▼
`config.mk`:
```
export PLATFORM = sky130hd
export DESIGN_NAME = pclk_gate_bank
export DESIGN_NICKNAME = d
export VERILOG_FILES = /design/src/rtl/pclk_gate_pkg.sv /design/src/rtl/pclk_addr_decode.sv /design/src/rtl/pclk_enable_bank.sv /design/src/rtl/pclk_read_mux.sv /design/src/rtl/pclk_gate_bank.sv
export SDC_FILE = /design/constraint.sdc
export NUM_CORES = 1
export LEC_CHECK = 0
export BUFFER_PORTS_ARGS = -buffer_cell sky130_fd_sc_hd__buf_2
export CELL_PAD_IN_SITES_DETAIL_PLACEMENT = 2
export CELL_PAD_IN_SITES_GLOBAL_PLACEMENT = 2
export CORE_MARGIN = 8
export CORE_UTILIZATION = 30
export CTS_CLUSTER_DIAMETER = 150
export DETAILED_ROUTE_END_ITERATION = 10
export PLACE_DENSITY_LB_ADDON = 0.1
export SLEW_MARGIN = 20
export SYNTH_ARGS = -nofsm -noshare
export SYNTH_HDL_FRONTEND = slang
export SYNTH_SLANG_ARGS = --single-unit
```
`constraint.sdc`:
```
create_clock -name clk -period 1.7 [get_ports clk]
set_input_delay 0.17 -clock clk [delete_from_list [all_inputs] [get_ports clk]]
set_output_delay 0.17 -clock clk [all_outputs]
set_load 0.005 [all_outputs]
```
`src/rtl/pclk_gate_pkg.sv`:
```
package pclk_gate_pkg;

    // Register selected by the low address bits inside one bank.
    typedef enum logic [1:0] {
        OP_SET  = 2'd0,
        OP_CLR  = 2'd1,
        OP_STAT = 2'd2,
        OP_NONE = 2'd3
    } reg_op_e;

    // Decoded bus access.
    typedef struct packed {
        logic    hit;
        reg_op_e op;
    } bus_dec_t;

    localparam int unsigned OFFSET_W = 2;

    function automatic reg_op_e op_from_offset(input logic [OFFSET_W-1:0] off);
        reg_op_e r;
        case (off)
            2'd0:    r = OP_SET;
            2'd1:    r = OP_CLR;
            2'd2:    r = OP_STAT;
            default: r = OP_NONE;
        endcase
        return r;
    endfunction

    // Mask of bits inside a bank that can actually be gated.
    function automatic logic [31:0] gate_mask(input int unsigned base_id,
                                              input int unsigned always_on);
        logic [31:0] m;
        for (int unsigned k = 0; k < 32; k++) begin
            m[k] = ((base_id + k) >= always_on);
        end
        return m;
    endfunction

endpackage

```
`src/rtl/pclk_addr_decode.sv`:
```
module pclk_addr_decode
    import pclk_gate_pkg::*;
#(
    parameter int unsigned ADDR_W    = 4,
    parameter int unsigned NUM_BANKS = 2
) (
    input  logic [ADDR_W-1:0]    addr_i,
    input  logic                 we_i,
    output logic [NUM_BANKS-1:0] set_o,
    output logic [NUM_BANKS-1:0] clr_o,
    output logic [NUM_BANKS-1:0] rd_o
);
    localparam int unsigned BANK_W = ADDR_W - OFFSET_W;

    bus_dec_t dec;

    always_comb begin
        dec.op  = op_from_offset(addr_i[OFFSET_W-1:0]);
        dec.hit = (32'(addr_i[ADDR_W-1:OFFSET_W]) < NUM_BANKS);
    end

    for (genvar b = 0; b < NUM_BANKS; b++) begin : g_bank_sel
        logic this_bank;
        assign this_bank = dec.hit && (addr_i[ADDR_W-1:OFFSET_W] == BANK_W'(b));
        assign set_o[b]  = this_bank && we_i && (dec.op == OP_SET);
        assign clr_o[b]  = this_bank && we_i && (dec.op == OP_CLR);
        assign rd_o[b]   = this_bank && (dec.op == OP_STAT);
    end

endmodule

```
`src/rtl/pclk_enable_bank.sv`:
```
module pclk_enable_bank
    import pclk_gate_pkg::*;
#(
    parameter int unsigned WORD_W    = 32,
    parameter int unsigned BASE_ID   = 0,
    parameter int unsigned ALWAYS_ON = 2
) (
    input  logic              clk,
    input  logic              rst,
    input  logic              set_i,
    input  logic              clr_i,
    input  logic [WORD_W-1:0] mask_i,
    output logic [WORD_W-1:0] en_o
);
    localparam logic [WORD_W-1:0] GATE_MASK = WORD_W'(gate_mask(BASE_ID, ALWAYS_ON));

    logic [WORD_W-1:0] eff_mask;
    assign eff_mask = mask_i & GATE_MASK;

    for (genvar k = 0; k < WORD_W; k++) begin : g_bit
        if (!GATE_MASK[k]) begin : g_fixed
            assign en_o[k] = 1'b1;
        end else begin : g_flop
            logic en_q;
            always_ff @(posedge clk) begin
                if (rst)                         en_q <= 1'b0;
                else if (set_i && eff_mask[k])   en_q <= 1'b1;
                else if (clr_i && eff_mask[k])   en_q <= 1'b0;
            end
            assign en_o[k] = en_q;
        end
    end

    // masked bits are on after a set
    a_r1_set_takes: assert property (@(posedge clk) disable iff (rst)
        set_i |=> ((en_o & $past(mask_i)) == $past(mask_i)));

    // gateable masked bits are off after a clear
    a_r2_clr_takes: assert property (@(posedge clk) disable iff (rst)
        clr_i |=> ((en_o & $past(mask_i) & GATE_MASK) == '0));

    // zero bits keep their state
    a_r3_zero_bits_hold: assert property (@(posedge clk) disable iff (rst)
        (set_i || clr_i) |=> ((en_o & ~$past(mask_i)) == ($past(en_o) & ~$past(mask_i))));

    // no change without a strobe
    a_r9_idle_stable: assert property (@(posedge clk) disable iff (rst)
        !(set_i || clr_i) |=> $stable(en_o));

    // only fixed bits are on after reset
    a_r7_reset_state: assert property (@(posedge clk)
        rst |=> (en_o == ~GATE_MASK));

endmodule

```
`src/rtl/pclk_read_mux.sv`:
```
module pclk_read_mux #(
    parameter int unsigned WORD_W    = 32,
    parameter int unsigned NUM_BANKS = 2
) (
    input  logic [NUM_BANKS-1:0]        rd_i,
    input  logic [NUM_BANKS*WORD_W-1:0] state_i,
    output logic [WORD_W-1:0]           rdata_o
);
    always_comb begin
        rdata_o = '0;
        for (int b = 0; b < NUM_BANKS; b++) begin
            rdata_o = rdata_o | (state_i[b*WORD_W +: WORD_W] & {WORD_W{rd_i[b]}});
        end
    end
endmodule

```
`src/rtl/pclk_gate_bank.sv`:
```
module pclk_gate_bank
    import pclk_gate_pkg::*;
#(
    parameter int unsigned NUM_PERIPH = 64,
    parameter int unsigned WORD_W     = 32,
    parameter int unsigned ADDR_W     = 4,
    parameter int unsigned ALWAYS_ON  = 2
) (
    input  logic                  clk,
    input  logic                  rst,
    input  logic [ADDR_W-1:0]     bus_addr,
    input  logic [WORD_W-1:0]     bus_wdata,
    input  logic                  bus_we,
    output logic [WORD_W-1:0]     bus_rdata,
    output logic [NUM_PERIPH-1:0] clk_en_o
);
    localparam int unsigned NUM_BANKS = (NUM_PERIPH + WORD_W - 1) / WORD_W;
    localparam int unsigned FLAT_W    = NUM_BANKS * WORD_W;
    localparam int unsigned BANK_W    = ADDR_W - OFFSET_W;

    logic [NUM_BANKS-1:0] set_v, clr_v, rd_v;
    logic [FLAT_W-1:0]    state_flat;

    pclk_addr_decode #(.ADDR_W(ADDR_W), .NUM_BANKS(NUM_BANKS)) u_dec (
        .addr_i (bus_addr),
        .we_i   (bus_we),
        .set_o  (set_v),
        .clr_o  (clr_v),
        .rd_o   (rd_v)
    );

    for (genvar b = 0; b < NUM_BANKS; b++) begin : g_bank
        pclk_enable_bank #(
            .WORD_W    (WORD_W),
            .BASE_ID   (b * WORD_W),
            .ALWAYS_ON (ALWAYS_ON)
        ) u_bank (
            .clk    (clk),
            .rst    (rst),
            .set_i  (set_v[b]),
            .clr_i  (clr_v[b]),
            .mask_i (bus_wdata),
            .en_o   (state_flat[b*WORD_W +: WORD_W])
        );

        // status read of this bank mirrors its enable lines
        a_r4_status_mirror: assert property (@(posedge clk) disable iff (rst)
            (bus_addr == {BANK_W'(b), 2'd2}) |-> (bus_rdata == state_flat[b*WORD_W +: WORD_W]));
    end

    pclk_read_mux #(.WORD_W(WORD_W), .NUM_BANKS(NUM_BANKS)) u_rd (
        .rd_i    (rd_v),
        .state_i (state_flat),
        .rdata_o (bus_rdata)
    );

    assign clk_en_o = state_flat[NUM_PERIPH-1:0];

    // a write targets at most one register
    a_r5_single_target: assert property (@(posedge clk) disable iff (rst)
        $onehot0({set_v, clr_v}));

    // non-status addresses read as zero
    a_r8_wo_reads_zero: assert property (@(posedge clk) disable iff (rst)
        (bus_addr[OFFSET_W-1:0] != 2'd2) |-> (bus_rdata == '0));

    // writes to status or unmapped space leave outputs alone
    a_r8_ignored_write: assert property (@(posedge clk) disable iff (rst)
        (bus_we && (bus_addr[OFFSET_W-1:0] >= 2'd2)) |=> $stable(clk_en_o));

endmodule

```
# [Yosys cells after proc, flatten, opt, wreduce, memory -nomap -nowiden]
# Cells that the tools add are included.
[classes] addsub=0 multipliers=0 div_mod_pow=0 magnitude_cmp=1 n_eq_ne=5 shift=0 n_mux=125 bitwise_logic=3 n_reduce_logical=199
[op_table] operator="$logic_and 1x1->1" n=134
[op_table] operator="$mux 1" n=124
[op_table] operator="$reduce_bool 2->1" n=62
[op_table] operator="$and 32x32->32" n=2
[op_table] operator="$or 32x32->32" n=1
[op_table] operator="$eq 2x1->1 const B" n=3
[op_table] operator="$logic_not 2->1" n=3
[op_table] operator="$pmux 2 s3" n=1
[op_table] operator="$eq 2x2->1 const B" n=2
[op_table] operator="$lt 2x2->1 const B" n=1
[word_totals] reg_bits=62 latchBits=0 mem_bits_rw=0 romBits=0 inputBits=39 output_inout_bits=96 mem_count=0

# [Longest topological paths before layout]
# Gate-level depths: netlist of the first run.
[logic_depth] word_depth=7 ltp_mapped=5

# [Hierarchy]
# From an unflattened synthesis of the first run, not the netlist that was laid out.
[hier_totals] hier_cells=378 area_unflattened_um2=3450.8
[by_module_without_submodules] module="pclk_enable_bank at g_bank[1].u_bank" instances=1 cells_per_inst=169 area_per_inst_um2=1557.7 seq_area_each_um2=640.6
[by_module_without_submodules] module="pclk_enable_bank at g_bank[0].u_bank" instances=1 cells_per_inst=162 area_per_inst_um2=1478.9 seq_area_each_um2=600.6
[by_module_without_submodules] module="pclk_read_mux" instances=1 cells_per_inst=38 area_per_inst_um2=350.3 seq_area_each_um2=0.0
[by_module_without_submodules] module="pclk_addr_decode" instances=1 cells_per_inst=9 area_per_inst_um2=63.8 seq_area_each_um2=0.0

# [Least setup slack after synthesis of the first run]
# OpenSTA, ideal clock, no wires.
[synth_timing] kind="input to output" from="in bus_addr[0]" to="out bus_rdata[20]" arrival_time_ps=1033 required_time_ps=1530 setup_slack_ps=497 path_stages=3 path_cell_list="nor4b_2 clkbuf_1 a22o_1"
[synth_between] elab_chain_cells=6 elab_cells_between_ends=10
[synth_rtl] element="from (decl)" line="pclk_gate_bank.sv:11" source="input logic [ADDR_W-1:0] bus_addr,"
[synth_rtl] element="$eq 2x2->1, or another cell as far along" line="pclk_gate_pkg.sv:21" source="case (off)"
[synth_rtl] element="$pmux 2 s3 (*)" line="pclk_gate_pkg.sv:21"
[synth_rtl] element="$eq 2x2->1 (*)" line="pclk_addr_decode.sv:27" source="assign rd_o[b] = this_bank && (dec.op == OP_STAT);"
[synth_rtl] element="$logic_and 1x1->1" line="pclk_addr_decode.sv:27"
[synth_rtl] element="$and 32x32->32" line="pclk_read_mux.sv:12" source="rdata_o = rdata_o | (state_i[b*WORD_W +: WORD_W] & {WORD_W{rd_i[b]}});"
[synth_rtl] element="$or 32x32->32 (*)" line="pclk_read_mux.sv:12"
[synth_rtl] element="to (decl)" line="pclk_gate_bank.sv:14" source="output logic [WORD_W-1:0] bus_rdata,"
# Every way passes the cells marked *; elsewhere a longest branch is shown, timed or not.

# [Worst setup path after layout of the first run]
[layout_timing] from="in bus_addr[0]" to="out bus_rdata[12]"
# Same word-level chain as after synthesis.

==> qor.tcl, run 1 <==
set qor(run_status) {finished, final reports clean}
set qor(num_vias) 2865
set qor(route.final.wire_length_um) 10900
set qor(timing.critical_path.from_type) {primary input}
set qor(p_leak_nw) 1.64
set qor(total_count_of_max_transition_violations_in_the_final_report) 0
set qor(start_util_pct) 30.4
set qor(fraction_of_layout_cells_with_a_size_suffix_above_1_pct) 41.5
set qor(maxCapViolations) 0
set qor(ir_worst_vdd_mv) 0.322
set qor(drt_iter0_markers) 175
set qor(pnr_worst_setup_slack_ns) 0.245
set qor(post_synth.cell_area_avg_um2) 9.99
set qor(synth_largest_area_cell) {dfxtp_1}
set qor(critical_path.endpoint_type) {output port}
set qor(place_ws_ns) 0.160
set qor(critical_path.max_stage_delay_ns) 0.32
set qor(dieHeight_um) 120
set qor(die-area_um2) 14400
set qor(register_ranked_first_by_flip_flop_count) {g_bank.u_bank.g_bit.g_flop.en_q}
set qor(number_of_antenna_violations_at_the_first_check_in_global_routing) 0
set qor(grt-busiest-layer) {met2}
set qor(cp_slowest_cell) {buf_4}
set qor(synth_area_um2) 3250
set qor(netlist_top_cells_count) {buf_4 (70), a32o_1 (62), dfxtp_1 (62)}
set qor(cts_root_buf) {clkbuf_8}
set qor(placement.cell_area_um2) 3570
set qor(max_clock_freq_ghz) 0.687
set qor(postRouteAntennaNets) 0
set qor(cell_mode_on_critical_path) {buf_2}
set qor(timing.final.setup_violations) 0
set qor(crit_path_cell_trace) {buf_2, nor2_1, and3_1, buf_4, a22o_1, buf_2}
set qor(reg_top3) {g_bank.u_bank.g_bit.g_flop.en_q: 62 flops}
set qor(timing.critical_path.required_ns) 1.53
set qor(timing.setup.critical_path_class) {primary input to output port}
set qor(synth.ff_latch_count) 62
set qor(wl_per_cell_um) 20.7
set qor(max-clock-path-buffers) 2
set qor(grt.met1_usage_pct) 19.3
set qor(setup_repair_after_global_routing_missed_its_margin) {no}
set qor(dp_hpwl_um) 7310
set qor(worst_slew_pin_slew_ns) 0.922
set qor(gr-total-overflow) 0
set qor(clock-skew-final_ns) 0
set qor(report.final.hold_viol_count) 0
set qor(worstHoldPathType) {primary input to register}
set qor(yosysUniqueCellTypes) 18
set qor(num_rows) 38
set qor(numPortBuffers) 132
set qor(fin_nets) 420
set qor(grt_first_pass_wirelength_um) 17500
set qor(grt.met3_usage_pct) 4.93
set qor(layout_min_cycle_time_ns) 1.46
set qor(clkSinkCount) 62
set qor(critical_path_buf_inv_count) 3
set qor(synth_enable_flop_cells) 0
set qor(fin_tns_setup_ns) 0
set qor(setup_repair_bufs_after_cts) 0
set qor(cp_max_fo) 22
set qor(worstPathArrival_ns) 1.29
set qor(timing.critical_path.max_delay_family) {buffers and inverters}
set qor(netlist_top_cells_area) {dfxtp_1 (38%), a32o_1 (19%), buf_4 (16%), a22o_1 (8.1%), nand3b_1 (6.9%)}
set qor(final_cell_area_um2) 3750
set qor(insertion_delay_ns) 0.33
set qor(netlist_instances) 325
set qor(post_drt_via_cell_ratio) 5.45
set qor(gr_util_all_layers_pct) 15.0
set qor(io-pin-count) 135
set qor(share_of_flip_flops_with_an_asynchronous_set_or_reset_pct) 0
set qor(timing.max_slew.rel_slack_pct) 38.5
set qor(core_area_um2) 10700
set qor(area_delta_synth_final_pct) 15.6
set qor(yosys_most_used_dff) {dfxtp_1}
set qor(yosys.cell_count.top_type) {buf_4}
set qor(die_width_um) 120
set qor(cts-resized-gates) 0
set qor(synth_top_cell_area_share_pct) 38.2
set qor(antenna-diode-count) 0
set qor(largest_net_degree_at_the_start_of_global_routing) 63
set qor(power.density_nw_per_um2) 796
set qor(use_met2_pct) 23.3
set qor(grt_pass1_vias) 3080
set qor(synth_sequential_area_ratio_pct) 38.2
set qor(ys_warnings) 0
set qor(gp_congestion) 0.697
set qor(cts-hold-fix-buffers) 0
set qor(cts.htree.levels) 3
set qor(largest_register_ffs) 62
set qor(reg2reg_setup_slack_ns) 1.02
set qor(cts-buffers-inserted) 9
set qor(path_clk_slew_ns) 0.07
set qor(period_share_pct) 85.6
set qor(cts_tree) {built}
set qor(1st_pass_router_iterations) 4
set qor(residual_drc_count) 0
-- cell families (layout without fill, tap and decap cells) --
logic type | Yosys count | count (layout) | synth area share [%]
simple gates | 70 | 70 | 14.1
compound gates | 94 | 94 | 27.7
buf+inv | 98 | 158 | 19.9
other cells | 1 | 2 | 0.115
flops | 62 | 62 | 38.2
-- report_power, final --
part	switching [W]	internal (W)	total, W
clock network	0.000583	0.000668	0.00125
logic	0.000157	0.0000943	0.000251
registers	0.0000155	0.00147	0.00149
total	0.000756	0.00223	0.00299
-- per-stage QoR --
stage	total power [W]	hold WS (ns)	std cells	utilization [%]
4_1_cts	0.00305	0.0464	526	35.1
2_1_floorplan	0.00165	0.296	326	-
3_5_place_dp	0.00177	0.408	510	33.4
3_3_place_gp	0.00176	0.394	510	33.4
5_1_grt	0.00313	0.0512	526	35.1
6_report	0.00299	0.0634	526	35.1
-- layout make-up --
class	instances	area (µm²)
Clock buffer	11	131
Clock inverter	5	50.0
Fill cell	1217	6940
Inverter	1	5.00
Multi-Input combinational cell	166	1390
Sequential cell	62	1240
Tap cell	140	175
Timing Repair Buffer	141	766
-- routing by layer --
| layer | vias up | share of wire (%) |
|---|---|---|
| li1 | 1315 | - |
| met1 | 1447 | 46 |
| met2 | 95 | 46 |
| met3 | 8 | 7.2 |
| met4 | 0 | 1.0 |
| met5 | - | 0 |
-- worst paths after layout --
check	start	end	cells after the start
max	bus_addr[0]	bus_rdata[12]	6
min	bus_wdata[0]	g_bank[1].u_bank.g_bit[0].g_flop.en_q$_SDFFE_PP0P_	2
max reg2reg	g_bank[1].u_bank.g_bit[3].g_flop.en_q$_SDFFE_PP0P_	g_bank[1].u_bank.g_bit[3].g_flop.en_q$_SDFFE_PP0P_	1
min reg2reg	g_bank[1].u_bank.g_bit[17].g_flop.en_q$_SDFFE_PP0P_	g_bank[1].u_bank.g_bit[17].g_flop.en_q$_SDFFE_PP0P_	1
-- placed cells by master, fill, tap and decap left out, drive strengths merged --
master / instances
nand2b: 2
clkinv: 5
dfxtp: 62
nor2: 1
a21o: 2
nor4: 1
a32o: 62
buf: 141
nand3: 32
a22o: 30
conb: 2
clkbuf: 11
and4bb: 1
and3: 1
nand3b: 30
bufinv: 1
nor4b: 2
Power figures use the tool's default switching activity.
==> inputs of run 2 (changes only) <==
- ABC_AREA: unset -> 1
- CORE_UTILIZATION: 30 -> 28
==> run 2 against run 1 <==
Net effect: fmax is 18% higher; combinational power is 58% higher; hold slack better by 0.068 ns; sequential power hardly changed; critical path depth is 1 higher; clock power is 51% higher; register-to-register slack hardly changed; worst setup slack better by 0.22 ns; wire length is 28% higher.
==> qor.tcl, run 2 <==
set qor(run_status) {finished, final reports clean}
set qor(gr-total-overflow) 0
set qor(post_synth.cell_area_avg_um2) 6.99
set qor(synth_adder_area_share_pct) 0
set qor(fin_tns_setup_ns) 0
set qor(power.density_nw_per_um2) 863
set qor(insertion_delay_ns) 0.33
set qor(gp_congestion) 0.715
set qor(share_of_synthesized_cell_area_in_and_or_nand_and_nor_gates_pct) 38.1
set qor(cp_slowest_cell) {buf_4}
set qor(cts-resized-gates) 0
set qor(worstPathArrival_ns) 1.06
set qor(cts-hold-fix-buffers) 0
set qor(critical_path.endpoint_type) {output port}
set qor(number_of_antenna_violations_at_the_first_check_in_global_routing) 1
set qor(largest_net_degree_at_the_start_of_global_routing) 93
set qor(worstHoldPathType) {primary input to register}
set qor(netSwitchingPower_w) 0.000978
set qor(total_count_of_max_transition_violations_in_the_final_report) 0
set qor(yosysUniqueCellTypes) 16
set qor(period_share_pct) 72.5
set qor(dieHeight_um) 131
set qor(power_report.internal_total_w) 0.00280
set qor(area_delta_synth_final_pct) 17.5
set qor(synth_sequential_area_ratio_pct) 33.4
set qor(cell_mode_on_critical_path) {buf_2}
set qor(largest_register_ffs) 62
set qor(max_clock_freq_ghz) 0.812
set qor(ir_worst_vdd_mv) 0.375
set qor(num_rows) 42
set qor(crit_path_cell_trace) {buf_2, inv_2, nor2_4, buf_4, nand3_1, nand2_1, buf_2}
set qor(die_width_um) 131
set qor(gr_util_all_layers_pct) 16.1
set qor(clock-skew-final_ns) 0
set qor(max-clock-path-buffers) 2
set qor(mostFrequentLayoutCells) {buf_2 (132), nand2_1 (128), nand4_1 (92), nand3_1 (63)}
set qor(grt_first_pass_wirelength_um) 23100
set qor(dp_hpwl_um) 9190
set qor(netlist_top_cells_count) {nand2_1 (128), nand4_1 (92), buf_4 (64)}
set qor(switching_share_of_power_pct) 25.9
set qor(share_of_the_synthesized_area_in_compound_gates_ao_oa_aoi_oai_pct) 8.34
set qor(wl_per_cell_um) 18.4
set qor(register_area_um2) 1240
set qor(route.final.wire_length_um) 13900
set qor(yosys.cell_count.top_type) {nand2_1}
set qor(timing.setup.critical_path_class) {primary input to output port}
set qor(timing.final.setup_violations) 0
set qor(timing.critical_path.required_ns) 1.53
set qor(synth_enable_flop_cells) 0
set qor(register_ranked_first_by_flip_flop_count) {g_bank.u_bank.g_bit.g_flop.en_q}
set qor(final_common_cell) {buf_2}
set qor(layout_min_cycle_time_ns) 1.23
set qor(maxCapViolations) 0
set qor(io-pin-count) 135
set qor(post-route-util_pct) 33.3
set qor(cts.htree.levels) 3
set qor(netlist_top_cells_area) {dfxtp_1 (33%), nand4_1 (15%), buf_4 (13%), nand2_1 (13%), nand3_1 (8.5%)}
set qor(core_area_um2) 13100
set qor(ys_warnings) 0
set qor(multi_input_comb_area_um2) 1750
set qor(clkSinkCount) 62
set qor(timing.critical_path.from_type) {primary input}
set qor(post_synth_xor_area_fraction_pct) 0
set qor(pnr_worst_setup_slack_ns) 0.468
set qor(synth.ff_latch_count) 62
set qor(power.clock.fraction_pct) 50.0
set qor(cts_root_buf) {clkbuf_16}
set qor(fin_nets) 614
set qor(yosys_most_used_dff) {dfxtp_1}
set qor(share_of_flip_flops_with_an_asynchronous_set_or_reset_pct) 0
set qor(power.share.sequential_pct) 39.4
set qor(drt_iter0_markers) 185
set qor(synth_area_um2) 3720
set qor(numPortBuffers) 132
set qor(cts-buffers-inserted) 9
set qor(reg_top3) {g_bank.u_bank.g_bit.g_flop.en_q: 62 flops}
set qor(synth_top_family_by_area) {simple AND/OR/NAND/NOR gates}
set qor(final.fill_count) 1592
set qor(grt_pass1_vias) 4310
set qor(residual_drc_count) 0
set qor(critical_path.max_stage_delay_ns) 0.28
set qor(placement.cell_area_um2) 4070
set qor(cts_tree) {built}
set qor(power.total_w) 0.00377
set qor(combinationalPowerShare_pct) 10.5
set qor(num_vias) 3944
set qor(synth_top_cell_area_share_pct) 33.4
set qor(die-area_um2) 17200
set qor(place_ws_ns) 0.420
set qor(synth_largest_area_cell) {dfxtp_1}
set qor(report.final.hold_viol_count) 0
set qor(post_synth_mux_area_share_pct) 0
set qor(netlist_instances) 532
set qor(final_cell_area_um2) 4370
set qor(cp_max_fo) 24
set qor(postRouteAntennaNets) 0
set qor(p_leak_nw) 1.86
set qor(post_drt_via_cell_ratio) 5.21
set qor(start_util_pct) 28.3
set qor(setup_repair_bufs_after_cts) 0
set qor(1st_pass_router_iterations) 4
set qor(setup_repair_after_global_routing_missed_its_margin) {no}
set qor(path_clk_slew_ns) 0.05
set qor(fraction_of_layout_cells_with_a_size_suffix_above_1_pct) 29.1
-- run 2: cell count changes in the layout (fill, tap and decap cells not counted), sizes merged, moves of 4 or more --
cell    before  now
a32o        62    0
nand4        0   92
buf        141  145
nand2        0  128
nand3       32   63
inv          0    4
nor2         1    6
a21oi        0   62
a22o        30    0
nand3b      30    0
▲
## WHAT YOU WILL DO
Read each line of the material, and wherever the word "only" turns up, copy that line.

## WRITTEN RESPONSE
    // only fixed bits are on after reset
==> inputs of run 2 (changes only) <==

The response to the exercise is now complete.